◆ Problem statement ◆
Print every line of the listing below, starting with the line that holds "Context: an optimization" and going on through the line that holds "hlp_crc: 10126 lines", both included, and print nothing else.

◇ ◇ ◇ ◇ ◇

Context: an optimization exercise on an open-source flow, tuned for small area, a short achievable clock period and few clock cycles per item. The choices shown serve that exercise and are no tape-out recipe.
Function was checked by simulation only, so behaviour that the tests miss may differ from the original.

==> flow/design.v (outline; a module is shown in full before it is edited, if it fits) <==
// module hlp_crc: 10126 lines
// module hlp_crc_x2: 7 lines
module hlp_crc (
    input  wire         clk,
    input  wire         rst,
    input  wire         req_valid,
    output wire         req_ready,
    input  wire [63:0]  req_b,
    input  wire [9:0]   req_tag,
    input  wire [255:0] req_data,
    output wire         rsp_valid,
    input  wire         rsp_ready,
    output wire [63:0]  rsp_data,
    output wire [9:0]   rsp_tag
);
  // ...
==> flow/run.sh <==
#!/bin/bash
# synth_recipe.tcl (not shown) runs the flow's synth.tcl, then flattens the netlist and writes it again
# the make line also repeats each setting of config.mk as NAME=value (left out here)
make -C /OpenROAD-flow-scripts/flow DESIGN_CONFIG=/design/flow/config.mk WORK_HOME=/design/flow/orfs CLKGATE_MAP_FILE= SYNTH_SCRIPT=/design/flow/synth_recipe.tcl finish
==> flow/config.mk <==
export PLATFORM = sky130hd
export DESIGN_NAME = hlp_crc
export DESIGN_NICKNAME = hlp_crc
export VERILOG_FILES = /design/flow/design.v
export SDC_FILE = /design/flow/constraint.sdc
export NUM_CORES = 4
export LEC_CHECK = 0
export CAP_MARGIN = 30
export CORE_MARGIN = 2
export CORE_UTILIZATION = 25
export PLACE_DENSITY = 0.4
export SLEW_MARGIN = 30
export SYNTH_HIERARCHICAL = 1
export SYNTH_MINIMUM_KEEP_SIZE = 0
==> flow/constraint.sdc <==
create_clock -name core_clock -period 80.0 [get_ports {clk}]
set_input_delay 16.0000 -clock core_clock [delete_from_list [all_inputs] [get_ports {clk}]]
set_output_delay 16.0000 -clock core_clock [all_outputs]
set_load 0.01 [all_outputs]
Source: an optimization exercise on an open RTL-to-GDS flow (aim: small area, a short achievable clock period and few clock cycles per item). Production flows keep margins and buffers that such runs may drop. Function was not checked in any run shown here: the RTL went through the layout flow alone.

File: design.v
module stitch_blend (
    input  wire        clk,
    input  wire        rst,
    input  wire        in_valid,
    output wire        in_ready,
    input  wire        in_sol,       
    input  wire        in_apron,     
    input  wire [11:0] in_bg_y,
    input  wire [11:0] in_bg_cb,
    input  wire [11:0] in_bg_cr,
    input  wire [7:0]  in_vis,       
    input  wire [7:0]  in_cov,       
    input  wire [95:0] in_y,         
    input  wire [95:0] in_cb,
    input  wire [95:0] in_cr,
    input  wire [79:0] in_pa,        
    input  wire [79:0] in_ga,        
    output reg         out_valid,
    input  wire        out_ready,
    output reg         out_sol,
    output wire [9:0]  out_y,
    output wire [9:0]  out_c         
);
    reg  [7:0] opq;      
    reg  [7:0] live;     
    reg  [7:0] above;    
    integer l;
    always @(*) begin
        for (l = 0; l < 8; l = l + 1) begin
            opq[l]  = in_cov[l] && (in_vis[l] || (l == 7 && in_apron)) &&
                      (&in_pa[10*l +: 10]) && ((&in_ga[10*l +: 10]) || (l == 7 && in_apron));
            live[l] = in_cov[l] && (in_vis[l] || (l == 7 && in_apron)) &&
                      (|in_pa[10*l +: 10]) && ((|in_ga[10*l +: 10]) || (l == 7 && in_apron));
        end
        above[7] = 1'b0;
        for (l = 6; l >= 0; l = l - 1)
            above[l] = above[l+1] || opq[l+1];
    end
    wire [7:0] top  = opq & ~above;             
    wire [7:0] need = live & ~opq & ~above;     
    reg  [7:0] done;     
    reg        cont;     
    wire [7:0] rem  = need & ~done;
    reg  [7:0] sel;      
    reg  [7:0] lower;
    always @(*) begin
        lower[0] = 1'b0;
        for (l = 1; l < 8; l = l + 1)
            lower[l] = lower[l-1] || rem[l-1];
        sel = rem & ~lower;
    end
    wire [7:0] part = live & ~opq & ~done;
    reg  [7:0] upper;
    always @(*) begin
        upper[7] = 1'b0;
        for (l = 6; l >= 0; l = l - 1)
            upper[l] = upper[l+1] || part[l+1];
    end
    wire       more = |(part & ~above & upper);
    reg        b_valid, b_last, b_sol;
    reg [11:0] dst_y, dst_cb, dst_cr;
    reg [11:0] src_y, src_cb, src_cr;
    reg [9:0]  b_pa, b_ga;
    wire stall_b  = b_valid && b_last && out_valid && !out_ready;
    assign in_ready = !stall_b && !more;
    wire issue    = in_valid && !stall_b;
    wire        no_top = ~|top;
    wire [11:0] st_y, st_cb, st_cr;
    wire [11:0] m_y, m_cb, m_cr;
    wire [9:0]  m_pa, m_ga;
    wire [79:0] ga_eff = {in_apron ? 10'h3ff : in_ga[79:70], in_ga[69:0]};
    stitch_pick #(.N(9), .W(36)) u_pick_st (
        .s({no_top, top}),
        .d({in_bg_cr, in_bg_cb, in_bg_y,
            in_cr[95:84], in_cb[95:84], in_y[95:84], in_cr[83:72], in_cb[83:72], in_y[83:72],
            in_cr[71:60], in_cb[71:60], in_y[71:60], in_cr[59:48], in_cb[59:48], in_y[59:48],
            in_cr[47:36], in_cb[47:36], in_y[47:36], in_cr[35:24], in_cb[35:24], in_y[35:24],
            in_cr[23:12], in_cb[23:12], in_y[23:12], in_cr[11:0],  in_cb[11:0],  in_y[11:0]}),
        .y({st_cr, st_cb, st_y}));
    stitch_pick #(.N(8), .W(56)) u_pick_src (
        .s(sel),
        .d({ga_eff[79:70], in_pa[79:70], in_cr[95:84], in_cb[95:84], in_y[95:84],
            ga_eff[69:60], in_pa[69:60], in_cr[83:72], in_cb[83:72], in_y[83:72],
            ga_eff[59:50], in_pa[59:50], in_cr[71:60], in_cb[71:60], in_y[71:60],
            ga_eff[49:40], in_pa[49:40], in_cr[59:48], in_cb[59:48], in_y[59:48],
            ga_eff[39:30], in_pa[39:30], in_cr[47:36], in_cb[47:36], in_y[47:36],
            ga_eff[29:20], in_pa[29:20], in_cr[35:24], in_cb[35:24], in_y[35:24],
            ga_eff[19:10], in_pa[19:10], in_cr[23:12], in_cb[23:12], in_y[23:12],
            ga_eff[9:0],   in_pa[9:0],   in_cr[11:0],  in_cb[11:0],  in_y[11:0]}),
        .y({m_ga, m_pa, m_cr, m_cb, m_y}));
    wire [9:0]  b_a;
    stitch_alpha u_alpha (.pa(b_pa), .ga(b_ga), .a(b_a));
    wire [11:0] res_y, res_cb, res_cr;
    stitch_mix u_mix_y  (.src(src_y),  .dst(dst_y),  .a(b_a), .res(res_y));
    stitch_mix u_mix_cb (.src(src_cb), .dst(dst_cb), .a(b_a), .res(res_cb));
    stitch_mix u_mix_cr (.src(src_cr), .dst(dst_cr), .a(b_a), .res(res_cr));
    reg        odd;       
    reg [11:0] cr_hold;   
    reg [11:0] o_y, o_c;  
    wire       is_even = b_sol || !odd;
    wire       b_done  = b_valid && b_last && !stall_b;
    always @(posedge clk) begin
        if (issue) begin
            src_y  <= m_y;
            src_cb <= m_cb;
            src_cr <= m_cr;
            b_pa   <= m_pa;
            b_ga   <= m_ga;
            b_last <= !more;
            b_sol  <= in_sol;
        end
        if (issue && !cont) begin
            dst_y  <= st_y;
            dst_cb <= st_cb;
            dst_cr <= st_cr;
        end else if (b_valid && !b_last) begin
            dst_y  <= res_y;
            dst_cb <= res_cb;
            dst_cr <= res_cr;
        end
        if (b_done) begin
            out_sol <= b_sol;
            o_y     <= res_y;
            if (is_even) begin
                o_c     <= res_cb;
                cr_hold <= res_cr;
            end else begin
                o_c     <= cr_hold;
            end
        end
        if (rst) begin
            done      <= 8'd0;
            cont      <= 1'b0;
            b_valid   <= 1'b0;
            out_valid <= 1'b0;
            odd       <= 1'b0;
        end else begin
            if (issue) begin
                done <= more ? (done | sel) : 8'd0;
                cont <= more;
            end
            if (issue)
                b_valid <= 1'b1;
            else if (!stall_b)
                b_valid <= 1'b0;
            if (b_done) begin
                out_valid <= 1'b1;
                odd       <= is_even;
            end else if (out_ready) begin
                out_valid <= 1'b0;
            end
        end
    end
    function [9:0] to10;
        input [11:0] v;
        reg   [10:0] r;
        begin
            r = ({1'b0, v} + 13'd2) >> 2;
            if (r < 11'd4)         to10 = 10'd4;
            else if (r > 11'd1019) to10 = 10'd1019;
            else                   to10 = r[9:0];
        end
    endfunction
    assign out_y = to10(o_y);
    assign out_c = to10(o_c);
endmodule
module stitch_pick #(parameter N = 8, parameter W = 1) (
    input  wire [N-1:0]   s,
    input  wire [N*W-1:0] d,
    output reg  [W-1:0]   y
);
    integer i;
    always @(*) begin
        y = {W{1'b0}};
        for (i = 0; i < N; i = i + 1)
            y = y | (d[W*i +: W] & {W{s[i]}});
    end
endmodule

◇ ◇ ◇ ◇ ◇

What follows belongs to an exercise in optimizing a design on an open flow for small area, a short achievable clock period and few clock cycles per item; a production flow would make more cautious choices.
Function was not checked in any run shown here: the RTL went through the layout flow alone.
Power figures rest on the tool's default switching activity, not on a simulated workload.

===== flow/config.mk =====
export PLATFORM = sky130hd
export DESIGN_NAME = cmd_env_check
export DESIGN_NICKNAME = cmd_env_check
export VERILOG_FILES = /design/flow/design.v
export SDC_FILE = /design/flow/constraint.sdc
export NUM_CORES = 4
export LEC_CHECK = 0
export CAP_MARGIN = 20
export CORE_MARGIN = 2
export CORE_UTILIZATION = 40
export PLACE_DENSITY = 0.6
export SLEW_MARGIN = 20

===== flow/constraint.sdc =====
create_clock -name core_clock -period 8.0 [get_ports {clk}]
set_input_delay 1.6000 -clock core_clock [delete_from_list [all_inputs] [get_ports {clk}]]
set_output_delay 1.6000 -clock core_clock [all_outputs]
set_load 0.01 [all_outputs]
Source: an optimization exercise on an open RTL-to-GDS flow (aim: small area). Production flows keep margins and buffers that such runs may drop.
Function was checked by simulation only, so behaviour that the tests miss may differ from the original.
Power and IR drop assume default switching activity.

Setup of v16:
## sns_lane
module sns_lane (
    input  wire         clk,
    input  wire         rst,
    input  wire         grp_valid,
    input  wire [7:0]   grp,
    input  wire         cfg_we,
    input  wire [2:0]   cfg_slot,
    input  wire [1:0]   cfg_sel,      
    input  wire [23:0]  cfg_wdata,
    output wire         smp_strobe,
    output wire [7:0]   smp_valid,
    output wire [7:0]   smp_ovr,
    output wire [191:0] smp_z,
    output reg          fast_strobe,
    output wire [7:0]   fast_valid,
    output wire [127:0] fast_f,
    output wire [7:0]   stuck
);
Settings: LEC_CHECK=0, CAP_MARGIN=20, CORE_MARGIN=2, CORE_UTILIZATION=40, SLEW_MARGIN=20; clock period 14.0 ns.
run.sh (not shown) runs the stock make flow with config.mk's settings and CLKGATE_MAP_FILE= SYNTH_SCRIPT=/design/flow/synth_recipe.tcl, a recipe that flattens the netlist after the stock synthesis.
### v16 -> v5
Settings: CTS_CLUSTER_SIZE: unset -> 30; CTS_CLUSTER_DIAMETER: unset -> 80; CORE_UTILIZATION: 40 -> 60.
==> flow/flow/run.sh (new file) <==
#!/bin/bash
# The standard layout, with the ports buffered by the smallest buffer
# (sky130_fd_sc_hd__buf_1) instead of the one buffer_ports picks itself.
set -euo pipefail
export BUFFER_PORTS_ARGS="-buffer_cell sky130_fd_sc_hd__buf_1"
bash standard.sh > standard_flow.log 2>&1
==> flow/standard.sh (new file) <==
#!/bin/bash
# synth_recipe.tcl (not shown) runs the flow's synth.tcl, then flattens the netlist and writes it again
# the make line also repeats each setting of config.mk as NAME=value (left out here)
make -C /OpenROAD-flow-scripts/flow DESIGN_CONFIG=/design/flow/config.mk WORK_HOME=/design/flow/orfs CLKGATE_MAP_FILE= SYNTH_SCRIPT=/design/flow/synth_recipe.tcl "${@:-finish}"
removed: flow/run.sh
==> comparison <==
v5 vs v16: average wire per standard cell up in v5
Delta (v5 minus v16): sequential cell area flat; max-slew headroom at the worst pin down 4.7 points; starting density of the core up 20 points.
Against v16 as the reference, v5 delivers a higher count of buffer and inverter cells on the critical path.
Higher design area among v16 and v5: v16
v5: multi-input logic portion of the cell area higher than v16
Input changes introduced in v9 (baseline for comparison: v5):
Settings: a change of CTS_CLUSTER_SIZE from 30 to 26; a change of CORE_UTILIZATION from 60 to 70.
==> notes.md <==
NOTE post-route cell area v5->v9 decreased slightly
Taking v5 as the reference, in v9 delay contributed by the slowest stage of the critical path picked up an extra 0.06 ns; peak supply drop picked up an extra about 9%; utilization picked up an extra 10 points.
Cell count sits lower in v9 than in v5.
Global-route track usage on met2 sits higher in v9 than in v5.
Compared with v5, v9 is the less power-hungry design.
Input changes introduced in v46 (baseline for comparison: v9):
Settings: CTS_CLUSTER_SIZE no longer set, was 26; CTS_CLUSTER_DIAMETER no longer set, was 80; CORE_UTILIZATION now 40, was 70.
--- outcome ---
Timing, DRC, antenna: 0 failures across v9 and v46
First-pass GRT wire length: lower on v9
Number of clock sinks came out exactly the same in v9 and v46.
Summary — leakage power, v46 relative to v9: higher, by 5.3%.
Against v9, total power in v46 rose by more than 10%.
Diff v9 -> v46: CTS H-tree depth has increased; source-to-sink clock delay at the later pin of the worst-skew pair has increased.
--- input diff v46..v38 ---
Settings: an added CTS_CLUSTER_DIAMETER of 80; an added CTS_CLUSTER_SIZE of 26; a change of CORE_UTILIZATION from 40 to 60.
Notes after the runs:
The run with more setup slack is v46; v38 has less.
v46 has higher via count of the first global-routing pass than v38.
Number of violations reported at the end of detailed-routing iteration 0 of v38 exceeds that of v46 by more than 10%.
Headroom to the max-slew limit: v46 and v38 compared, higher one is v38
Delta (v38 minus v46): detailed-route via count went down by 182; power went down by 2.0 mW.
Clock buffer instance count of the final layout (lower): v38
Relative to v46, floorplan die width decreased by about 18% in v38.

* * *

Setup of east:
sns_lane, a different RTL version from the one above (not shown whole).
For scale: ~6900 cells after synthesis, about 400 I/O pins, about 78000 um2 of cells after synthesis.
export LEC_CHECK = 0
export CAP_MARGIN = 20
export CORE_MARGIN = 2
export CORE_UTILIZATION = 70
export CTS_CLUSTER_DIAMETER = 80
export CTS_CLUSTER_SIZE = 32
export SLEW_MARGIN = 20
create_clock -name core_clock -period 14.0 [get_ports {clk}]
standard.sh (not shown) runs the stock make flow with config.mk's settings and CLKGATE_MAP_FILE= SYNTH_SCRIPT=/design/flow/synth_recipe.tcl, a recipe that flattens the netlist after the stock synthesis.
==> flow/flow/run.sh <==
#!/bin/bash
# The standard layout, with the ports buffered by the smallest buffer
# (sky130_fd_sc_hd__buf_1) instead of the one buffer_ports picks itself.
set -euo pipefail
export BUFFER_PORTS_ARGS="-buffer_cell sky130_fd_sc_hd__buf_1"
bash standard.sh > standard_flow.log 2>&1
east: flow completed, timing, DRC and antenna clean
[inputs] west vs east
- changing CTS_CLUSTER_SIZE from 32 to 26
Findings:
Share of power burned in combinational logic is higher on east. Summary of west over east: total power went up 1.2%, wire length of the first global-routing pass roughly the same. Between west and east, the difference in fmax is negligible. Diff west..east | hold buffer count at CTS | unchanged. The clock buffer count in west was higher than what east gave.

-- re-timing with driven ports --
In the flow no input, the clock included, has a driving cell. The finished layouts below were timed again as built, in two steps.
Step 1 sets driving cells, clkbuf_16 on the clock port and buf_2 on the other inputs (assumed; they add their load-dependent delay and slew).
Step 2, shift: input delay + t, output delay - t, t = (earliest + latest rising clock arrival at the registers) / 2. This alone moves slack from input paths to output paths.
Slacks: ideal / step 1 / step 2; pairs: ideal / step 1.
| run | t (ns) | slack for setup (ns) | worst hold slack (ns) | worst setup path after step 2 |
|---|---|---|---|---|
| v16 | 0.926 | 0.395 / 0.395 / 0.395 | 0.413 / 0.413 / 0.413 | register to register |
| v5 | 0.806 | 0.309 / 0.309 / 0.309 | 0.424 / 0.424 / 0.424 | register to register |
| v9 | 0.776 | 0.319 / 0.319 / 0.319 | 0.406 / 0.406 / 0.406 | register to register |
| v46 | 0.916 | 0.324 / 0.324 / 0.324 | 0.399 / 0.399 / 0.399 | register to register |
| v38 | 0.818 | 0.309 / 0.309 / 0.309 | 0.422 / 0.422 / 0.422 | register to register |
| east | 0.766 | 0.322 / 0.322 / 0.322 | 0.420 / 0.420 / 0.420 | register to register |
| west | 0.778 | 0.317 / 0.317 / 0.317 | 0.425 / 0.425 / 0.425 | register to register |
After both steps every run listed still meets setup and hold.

◇ ◇ ◇ ◇ ◇

◆ Result of this task ◆
Context: an optimization exercise on an open-source flow, tuned for small area, a short achievable clock period and few clock cycles per item. The choices shown serve that exercise and are no tape-out recipe.
Function was checked by simulation only, so behaviour that the tests miss may differ from the original.

==> flow/design.v (outline; a module is shown in full before it is edited, if it fits) <==
// module hlp_crc: 10126 lines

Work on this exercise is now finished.